Start of Source material
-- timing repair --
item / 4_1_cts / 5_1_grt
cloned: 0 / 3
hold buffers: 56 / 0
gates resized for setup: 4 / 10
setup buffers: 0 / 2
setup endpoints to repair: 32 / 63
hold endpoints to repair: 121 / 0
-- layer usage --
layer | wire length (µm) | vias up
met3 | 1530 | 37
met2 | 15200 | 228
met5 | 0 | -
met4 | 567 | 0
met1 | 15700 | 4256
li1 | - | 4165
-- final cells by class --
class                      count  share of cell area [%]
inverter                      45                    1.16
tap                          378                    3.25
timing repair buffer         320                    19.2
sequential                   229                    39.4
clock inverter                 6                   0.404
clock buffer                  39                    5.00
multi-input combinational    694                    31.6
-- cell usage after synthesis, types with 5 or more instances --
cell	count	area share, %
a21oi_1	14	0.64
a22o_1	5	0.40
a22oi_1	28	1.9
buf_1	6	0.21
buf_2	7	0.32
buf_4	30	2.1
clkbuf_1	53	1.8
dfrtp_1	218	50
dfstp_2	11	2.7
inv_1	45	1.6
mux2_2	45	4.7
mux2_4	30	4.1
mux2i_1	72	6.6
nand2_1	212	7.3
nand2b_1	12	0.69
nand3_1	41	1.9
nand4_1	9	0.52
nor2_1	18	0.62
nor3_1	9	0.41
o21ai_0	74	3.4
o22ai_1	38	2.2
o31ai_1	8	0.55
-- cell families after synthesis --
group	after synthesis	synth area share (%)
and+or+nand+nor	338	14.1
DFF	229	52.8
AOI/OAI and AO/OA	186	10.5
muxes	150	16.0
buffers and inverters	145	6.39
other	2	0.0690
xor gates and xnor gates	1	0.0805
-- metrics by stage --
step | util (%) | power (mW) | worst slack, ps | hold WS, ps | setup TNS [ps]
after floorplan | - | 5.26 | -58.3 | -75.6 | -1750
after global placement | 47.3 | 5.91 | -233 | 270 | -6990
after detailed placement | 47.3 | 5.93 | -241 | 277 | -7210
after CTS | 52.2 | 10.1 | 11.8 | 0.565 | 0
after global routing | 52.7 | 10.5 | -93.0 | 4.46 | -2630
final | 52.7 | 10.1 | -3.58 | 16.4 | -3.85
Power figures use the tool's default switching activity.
**src/port_io_pkg.sv**
```systemverilog
// Notes on behaviour
// RULE1: Eight third-port pins each have a latch and pullup; latch one lets pin be input.
// RULE2: Eight first-port pins each have a latch and pullup; latch one leaves pin weakly high.
// RULE3: Third-port secondary functions work only while the pin latch holds one.
// RULE4: First-port functions need latch one, except compare outputs which drive regardless.
// RULE5: First port carries the low address byte during program verification.
// RULE6: Third bit 0 is serial receive or sync data; bit 1 transmit or shift clock.
// RULE7: Third bit 2 is external interrupt 0 input and timer 0 gate input.
// RULE8: Third bit 5 is the external count input of counter 1.
// RULE9: Third bit 6 outputs the external data memory write strobe.
// RULE10: Third bit 7 outputs the external data memory read strobe.
// RULE11: First bits 0 to 3 are interrupts 3 to 6, compare outputs and capture inputs.
// RULE12: First bit 4 is the external interrupt 2 input.
// RULE13: First bit 5 is the timer 2 external reload trigger input.
// RULE14: First bit 6 outputs the system clock in its secondary role.
// RULE15: Latch-gated secondary output value is latch bit AND function output.
package port_io_pkg;
  localparam int PORT_W = 8;
  localparam int CC_N = 4;
  // Reset values, plus all-ones and all-zeros constants
  localparam logic [7:0] LATCH_RST = 8'hFF;
  localparam logic [7:0] OE_RST = 8'h00;
  localparam logic [7:0] ALL_ONE = 8'hFF;
  localparam logic [7:0] ALL_ZERO = 8'h00;
  // Third-port bit positions
  localparam int P3_RXD = 0;
  localparam int P3_TXD = 1;
  localparam int P3_IRQ0 = 2;
  localparam int P3_CNT1 = 5;
  localparam int P3_WR = 6;
  localparam int P3_RD = 7;
  // First-port bit positions
  localparam int P1_IRQ3 = 0;
  localparam int P1_IRQ4 = 1;
  localparam int P1_IRQ5 = 2;
  localparam int P1_IRQ6 = 3;
  localparam int P1_IRQ2 = 4;
  localparam int P1_RELOAD = 5;
  localparam int P1_SYSTEM_CLOCK_PIN = 6;
endpackage

```
**src/port_alt_io.sv**
```systemverilog
`timescale 1ns/100ps
`default_nettype none
module port_alt_io
(
  input wire logic clk_i,
  input wire logic rstn_i,
  // Core side latch writes, latch values and port reads
  input wire logic p1_wr_i,
  input wire logic [port_io_pkg::PORT_W-1:0] p1_wdata_i,
  input wire logic p3_wr_i,
  input wire logic [port_io_pkg::PORT_W-1:0] p3_wdata_i,
  output logic [port_io_pkg::PORT_W-1:0] p1_latch_o,
  output logic [port_io_pkg::PORT_W-1:0] p3_latch_o,
  output logic [port_io_pkg::PORT_W-1:0] p1_read_o,
  output logic [port_io_pkg::PORT_W-1:0] p3_read_o,
  // Secondary output sources
  input wire logic serial_sync_i,
  input wire logic rxd_out_i,
  input wire logic txd_i,
  input wire logic shift_clk_i,
  input wire logic wr_strobe_n_i,
  input wire logic rd_strobe_n_i,
  input wire logic [port_io_pkg::CC_N-1:0] cmp_en_i,
  input wire logic [port_io_pkg::CC_N-1:0] cmp_out_i,
  input wire logic system_clock_pin_en_i,
  input wire logic system_clock_pin_tick_i,
  input wire logic verify_mode_i,
  input wire logic [port_io_pkg::PORT_W-1:0] verify_addr_lo_i,
  // Secondary inputs towards peripherals
  output logic rxd_in_o,
  output logic ext_irq0_in_o,
  output logic timer0_gate_o,
  output logic count1_in_o,
  output logic count1_fall_o,
  output logic ext_irq2_in_o,
  output logic ext_irq3_in_o,
  output logic ext_irq4_in_o,
  output logic ext_irq5_in_o,
  output logic ext_irq6_in_o,
  output logic [port_io_pkg::CC_N-1:0] match_capture_pin_o,
  output logic reload_trigger_in_o,
  // Pins
  input wire logic [port_io_pkg::PORT_W-1:0] p1_pin_i,
  output logic [port_io_pkg::PORT_W-1:0] p1_pin_o,
  output logic [port_io_pkg::PORT_W-1:0] p1_pin_oe_o,
  input wire logic [port_io_pkg::PORT_W-1:0] p3_pin_i,
  output logic [port_io_pkg::PORT_W-1:0] p3_pin_o,
  output logic [port_io_pkg::PORT_W-1:0] p3_pin_oe_o
);
  import port_io_pkg::*;

  typedef struct packed {
    logic [PORT_W-1:0] p1_latch;
    logic [PORT_W-1:0] p3_latch;
    logic [PORT_W-1:0] p1_in;
    logic [PORT_W-1:0] p3_in;
    logic [PORT_W-1:0] p1_alt;
    logic [PORT_W-1:0] p3_alt;
    logic [PORT_W-1:0] p1_out;
    logic [PORT_W-1:0] p1_oe;
    logic [PORT_W-1:0] p3_out;
    logic [PORT_W-1:0] p3_oe;
    logic clk_tgl;
    logic cnt1_fall;
  } port_state_t;

  port_state_t q;
  port_state_t d;
  logic [PORT_W-1:0] p3_func;
  logic [PORT_W-1:0] p1_func;
  logic [PORT_W-1:0] p1_val;
  logic [PORT_W-1:0] p3_val;

  // Next state: latches, input sampling, pin drive
  always_comb
  begin
    d = q;
    p3_func = ALL_ONE;
    p1_func = ALL_ONE;
    if (p1_wr_i)
    begin
      d.p1_latch = p1_wdata_i; // see RULE2
    end
    if (p3_wr_i)
    begin
      d.p3_latch = p3_wdata_i; // see RULE1
    end
    // Raw pin level for port reads
    d.p1_in = p1_pin_i;
    d.p3_in = p3_pin_i;
    // A zero latch pulls the pin low, except first-port pins driven by compare or verify, so gating inputs also hides stale levels
    d.p3_alt = p3_pin_i & q.p3_latch; // see RULE3
    d.p1_alt = p1_pin_i & q.p1_latch; // see RULE4
    d.cnt1_fall = q.p3_alt[P3_CNT1] & ~d.p3_alt[P3_CNT1]; // see RULE8
    if (system_clock_pin_tick_i)
    begin
      d.clk_tgl = ~q.clk_tgl; // see RULE14
    end
    // Third-port secondary outputs; idle functions present a one
    p3_func[P3_RXD] = serial_sync_i ? rxd_out_i : 1'b1; // see RULE6
    p3_func[P3_TXD] = serial_sync_i ? shift_clk_i : txd_i; // see RULE6
    p3_func[P3_WR] = wr_strobe_n_i; // see RULE9
    p3_func[P3_RD] = rd_strobe_n_i; // see RULE10
    p3_val = q.p3_latch & p3_func; // see RULE15
    // Quasi-bidirectional: drive low only, the pullup gives the high level
    d.p3_out = p3_val; // see RULE1
    d.p3_oe = ~p3_val; // see RULE3
    // First-port outputs
    p1_func[P1_SYSTEM_CLOCK_PIN] = system_clock_pin_en_i ? q.clk_tgl : 1'b1; // see RULE14
    p1_val = q.p1_latch & p1_func; // see RULE15
    d.p1_out = p1_val; // see RULE2
    d.p1_oe = ~p1_val; // see RULE2
    for (int k = 0; k < CC_N; k++)
    begin
      if (cmp_en_i[k])
      begin
        // Compare output drives strongly and ignores the latch
        d.p1_out[k] = cmp_out_i[k]; // see RULE4
        d.p1_oe[k] = 1'b1; // see RULE11
      end
    end
    // Verification overrides every other drive of the first port pins
    if (verify_mode_i)
    begin
      d.p1_out = verify_addr_lo_i; // see RULE5
      d.p1_oe = ALL_ONE; // see RULE5
    end
  end

  // State register
  always_ff @(posedge clk_i or negedge rstn_i)
  begin
    if (!rstn_i)
    begin
      q.p1_latch <= LATCH_RST;
      q.p3_latch <= LATCH_RST;
      q.p1_in <= LATCH_RST;
      q.p3_in <= LATCH_RST;
      q.p1_alt <= LATCH_RST;
      q.p3_alt <= LATCH_RST;
      q.p1_out <= LATCH_RST;
      q.p1_oe <= OE_RST;
      q.p3_out <= LATCH_RST;
      q.p3_oe <= OE_RST;
      q.clk_tgl <= 1'b0;
      q.cnt1_fall <= 1'b0;
    end
    else
    begin
      q <= d;
    end
  end

  // Outputs straight from the state
  assign p1_latch_o = q.p1_latch;
  assign p3_latch_o = q.p3_latch;
  assign p1_read_o = q.p1_in;
  assign p3_read_o = q.p3_in;
  assign p1_pin_o = q.p1_out;
  assign p1_pin_oe_o = q.p1_oe;
  assign p3_pin_o = q.p3_out;
  assign p3_pin_oe_o = q.p3_oe;

  // Secondary inputs, one register behind the pins
  assign rxd_in_o = q.p3_alt[P3_RXD]; // see RULE6
  assign ext_irq0_in_o = q.p3_alt[P3_IRQ0]; // see RULE7
  assign timer0_gate_o = q.p3_alt[P3_IRQ0]; // see RULE7
  assign count1_in_o = q.p3_alt[P3_CNT1]; // see RULE8
  assign count1_fall_o = q.cnt1_fall;
  assign ext_irq3_in_o = q.p1_alt[P1_IRQ3]; // see RULE11
  assign ext_irq4_in_o = q.p1_alt[P1_IRQ4]; // see RULE11
  assign ext_irq5_in_o = q.p1_alt[P1_IRQ5]; // see RULE11
  assign ext_irq6_in_o = q.p1_alt[P1_IRQ6]; // see RULE11
  assign match_capture_pin_o = q.p1_alt[CC_N-1:0]; // see RULE11
  assign ext_irq2_in_o = q.p1_alt[P1_IRQ2]; // see RULE12
  assign reload_trigger_in_o = q.p1_alt[P1_RELOAD]; // see RULE13
endmodule
`default_nettype wire

```
$ cat src/include/sic_pkg.sv
// constants, field layout and carriers of the system integrity control/status register
// assumes one 8-bit register window at one aligned apb word, two pages
package sic_pkg;
   localparam logic [11:0] SIC_REG_ADDR = 12'h000;
   localparam int SIC_PAGE_BIT = 7;
   localparam int SIC_SUP_IE_BIT = 6;
   localparam int SIC_SUP_FLAG_BIT = 5;
   localparam int SIC_UV_RST_BIT = 4;
   localparam int SIC_CG_IE_BIT = 2;
   localparam int SIC_CG_FLAG_BIT = 1;
   localparam int SIC_WD_RST_BIT = 0;
   localparam int SIC_OSC_MODE_BIT = 5;
   localparam int SIC_LOCK_BIT = 4;
   localparam int SIC_PLL_EN_BIT = 3;
   localparam int SIC_CLK_SEL_BIT = 1;
   localparam logic SIC_CTRL_RST = 1'b0;
   localparam logic [31:0] SIC_RDATA_RST = 32'h0000_0000;

   // monitor, reset-cause and cpu-side inputs
   typedef struct packed {
      logic supplyBelow;
      logic oscStopped;
      logic pllLocked;
      logic porRst;
      logic uvRst;
      logic wdRst;
      logic progSession;
      logic uvOptEn;
      logic pllClkOpt;
      logic supIsrEnter;
      logic globalMask;
   } sic_mon_t;

   // clock tree controls
   typedef struct packed {
      logic oscGrounded;
      logic pllOn;
      logic detectorOn;
      logic selPll;
   } sic_clk_t;
endpackage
End of Source material
## Exercise description
Reproduce word for word the material above, starting with the line that has "xor gates and" and stopping after the line that has "after global placement".

## Reply to the exercise
xor gates and xnor gates	1	0.0805
-- metrics by stage --
step | util (%) | power (mW) | worst slack, ps | hold WS, ps | setup TNS [ps]
after floorplan | - | 5.26 | -58.3 | -75.6 | -1750
after global placement | 47.3 | 5.91 | -233 | 270 | -6990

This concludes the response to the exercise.